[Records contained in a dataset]

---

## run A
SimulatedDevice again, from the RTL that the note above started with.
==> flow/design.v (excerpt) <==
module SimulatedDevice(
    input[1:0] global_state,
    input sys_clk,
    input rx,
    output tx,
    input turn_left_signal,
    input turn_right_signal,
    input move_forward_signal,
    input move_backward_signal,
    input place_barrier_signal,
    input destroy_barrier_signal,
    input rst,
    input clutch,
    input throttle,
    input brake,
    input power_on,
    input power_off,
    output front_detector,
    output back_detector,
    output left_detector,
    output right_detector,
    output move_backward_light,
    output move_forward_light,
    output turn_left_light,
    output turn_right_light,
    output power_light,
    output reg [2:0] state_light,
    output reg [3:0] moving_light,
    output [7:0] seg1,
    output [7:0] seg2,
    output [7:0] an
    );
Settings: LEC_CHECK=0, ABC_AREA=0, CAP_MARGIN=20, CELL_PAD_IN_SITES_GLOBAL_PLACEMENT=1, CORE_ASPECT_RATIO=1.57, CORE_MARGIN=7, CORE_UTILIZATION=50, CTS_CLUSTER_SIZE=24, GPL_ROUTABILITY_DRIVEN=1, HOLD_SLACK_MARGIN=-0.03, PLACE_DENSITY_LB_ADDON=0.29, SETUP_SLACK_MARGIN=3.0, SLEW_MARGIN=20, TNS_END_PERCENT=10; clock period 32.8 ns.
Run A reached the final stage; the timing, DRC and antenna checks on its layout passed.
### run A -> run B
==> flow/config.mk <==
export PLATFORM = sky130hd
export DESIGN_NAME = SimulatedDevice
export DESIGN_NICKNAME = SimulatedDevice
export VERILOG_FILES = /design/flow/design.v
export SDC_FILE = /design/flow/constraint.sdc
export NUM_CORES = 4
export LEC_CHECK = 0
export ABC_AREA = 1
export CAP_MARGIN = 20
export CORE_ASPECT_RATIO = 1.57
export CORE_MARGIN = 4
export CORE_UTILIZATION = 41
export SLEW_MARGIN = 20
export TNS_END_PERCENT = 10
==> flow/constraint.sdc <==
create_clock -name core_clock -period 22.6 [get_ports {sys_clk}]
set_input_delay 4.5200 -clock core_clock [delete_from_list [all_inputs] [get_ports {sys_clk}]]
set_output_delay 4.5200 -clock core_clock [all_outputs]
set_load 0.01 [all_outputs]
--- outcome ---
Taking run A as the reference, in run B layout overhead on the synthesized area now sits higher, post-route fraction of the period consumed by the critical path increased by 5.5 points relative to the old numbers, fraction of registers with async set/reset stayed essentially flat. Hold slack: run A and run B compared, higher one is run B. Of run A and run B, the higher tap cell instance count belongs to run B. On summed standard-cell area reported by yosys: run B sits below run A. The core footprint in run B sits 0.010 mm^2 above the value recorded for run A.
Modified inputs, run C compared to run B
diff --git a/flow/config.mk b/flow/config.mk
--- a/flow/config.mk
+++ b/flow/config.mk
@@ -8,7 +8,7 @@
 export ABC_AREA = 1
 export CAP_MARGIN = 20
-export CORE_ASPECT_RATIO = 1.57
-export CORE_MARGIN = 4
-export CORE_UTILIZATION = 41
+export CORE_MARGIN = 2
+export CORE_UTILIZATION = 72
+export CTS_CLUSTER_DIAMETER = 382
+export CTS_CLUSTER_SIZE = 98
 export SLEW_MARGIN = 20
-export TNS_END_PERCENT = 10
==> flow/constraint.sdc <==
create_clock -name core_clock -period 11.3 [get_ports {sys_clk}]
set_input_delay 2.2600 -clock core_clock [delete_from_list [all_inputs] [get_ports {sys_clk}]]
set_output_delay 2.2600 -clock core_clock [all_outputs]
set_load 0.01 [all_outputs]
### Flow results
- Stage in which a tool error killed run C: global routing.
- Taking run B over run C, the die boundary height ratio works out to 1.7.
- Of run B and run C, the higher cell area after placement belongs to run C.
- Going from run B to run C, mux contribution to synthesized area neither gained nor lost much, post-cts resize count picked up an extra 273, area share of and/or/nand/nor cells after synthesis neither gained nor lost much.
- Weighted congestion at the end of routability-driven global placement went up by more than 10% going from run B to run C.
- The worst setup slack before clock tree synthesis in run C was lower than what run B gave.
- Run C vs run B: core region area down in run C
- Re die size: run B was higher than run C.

Exercise aim | Your response should consist of the records, printed exactly.

Completed exercise |
---

## run A
SimulatedDevice again, from the RTL that the note above started with.
==> flow/design.v (excerpt) <==
module SimulatedDevice(
    input[1:0] global_state,
    input sys_clk,
    input rx,
    output tx,
    input turn_left_signal,
    input turn_right_signal,
    input move_forward_signal,
    input move_backward_signal,
    input place_barrier_signal,
    input destroy_barrier_signal,
    input rst,
    input clutch,
    input throttle,
    input brake,
    input power_on,
    input power_off,
    output front_detector,
    output back_detector,
    output left_detector,
    output right_detector,
    output move_backward_light,
    output move_forward_light,
    output turn_left_light,
    output turn_right_light,
    output power_light,
    output reg [2:0] state_light,
    output reg [3:0] moving_light,
    output [7:0] seg1,
    output [7:0] seg2,
    output [7:0] an
    );
Settings: LEC_CHECK=0, ABC_AREA=0, CAP_MARGIN=20, CELL_PAD_IN_SITES_GLOBAL_PLACEMENT=1, CORE_ASPECT_RATIO=1.57, CORE_MARGIN=7, CORE_UTILIZATION=50, CTS_CLUSTER_SIZE=24, GPL_ROUTABILITY_DRIVEN=1, HOLD_SLACK_MARGIN=-0.03, PLACE_DENSITY_LB_ADDON=0.29, SETUP_SLACK_MARGIN=3.0, SLEW_MARGIN=20, TNS_END_PERCENT=10; clock period 32.8 ns.
Run A reached the final stage; the timing, DRC and antenna checks on its layout passed.
### run A -> run B
==> flow/config.mk <==
export PLATFORM = sky130hd
export DESIGN_NAME = SimulatedDevice
export DESIGN_NICKNAME = SimulatedDevice
export VERILOG_FILES = /design/flow/design.v
export SDC_FILE = /design/flow/constraint.sdc
export NUM_CORES = 4
export LEC_CHECK = 0
export ABC_AREA = 1
export CAP_MARGIN = 20
export CORE_ASPECT_RATIO = 1.57
export CORE_MARGIN = 4
export CORE_UTILIZATION = 41
export SLEW_MARGIN = 20
export TNS_END_PERCENT = 10
==> flow/constraint.sdc <==
create_clock -name core_clock -period 22.6 [get_ports {sys_clk}]
set_input_delay 4.5200 -clock core_clock [delete_from_list [all_inputs] [get_ports {sys_clk}]]
set_output_delay 4.5200 -clock core_clock [all_outputs]
set_load 0.01 [all_outputs]
--- outcome ---
Taking run A as the reference, in run B layout overhead on the synthesized area now sits higher, post-route fraction of the period consumed by the critical path increased by 5.5 points relative to the old numbers, fraction of registers with async set/reset stayed essentially flat. Hold slack: run A and run B compared, higher one is run B. Of run A and run B, the higher tap cell instance count belongs to run B. On summed standard-cell area reported by yosys: run B sits below run A. The core footprint in run B sits 0.010 mm^2 above the value recorded for run A.
Modified inputs, run C compared to run B
diff --git a/flow/config.mk b/flow/config.mk
--- a/flow/config.mk
+++ b/flow/config.mk
@@ -8,7 +8,7 @@
 export ABC_AREA = 1
 export CAP_MARGIN = 20
-export CORE_ASPECT_RATIO = 1.57
-export CORE_MARGIN = 4
-export CORE_UTILIZATION = 41
+export CORE_MARGIN = 2
+export CORE_UTILIZATION = 72
+export CTS_CLUSTER_DIAMETER = 382
+export CTS_CLUSTER_SIZE = 98
 export SLEW_MARGIN = 20
-export TNS_END_PERCENT = 10
==> flow/constraint.sdc <==
create_clock -name core_clock -period 11.3 [get_ports {sys_clk}]
set_input_delay 2.2600 -clock core_clock [delete_from_list [all_inputs] [get_ports {sys_clk}]]
set_output_delay 2.2600 -clock core_clock [all_outputs]
set_load 0.01 [all_outputs]
### Flow results
- Stage in which a tool error killed run C: global routing.
- Taking run B over run C, the die boundary height ratio works out to 1.7.
- Of run B and run C, the higher cell area after placement belongs to run C.
- Going from run B to run C, mux contribution to synthesized area neither gained nor lost much, post-cts resize count picked up an extra 273, area share of and/or/nand/nor cells after synthesis neither gained nor lost much.
- Weighted congestion at the end of routability-driven global placement went up by more than 10% going from run B to run C.
- The worst setup slack before clock tree synthesis in run C was lower than what run B gave.
- Run C vs run B: core region area down in run C
- Re die size: run B was higher than run C.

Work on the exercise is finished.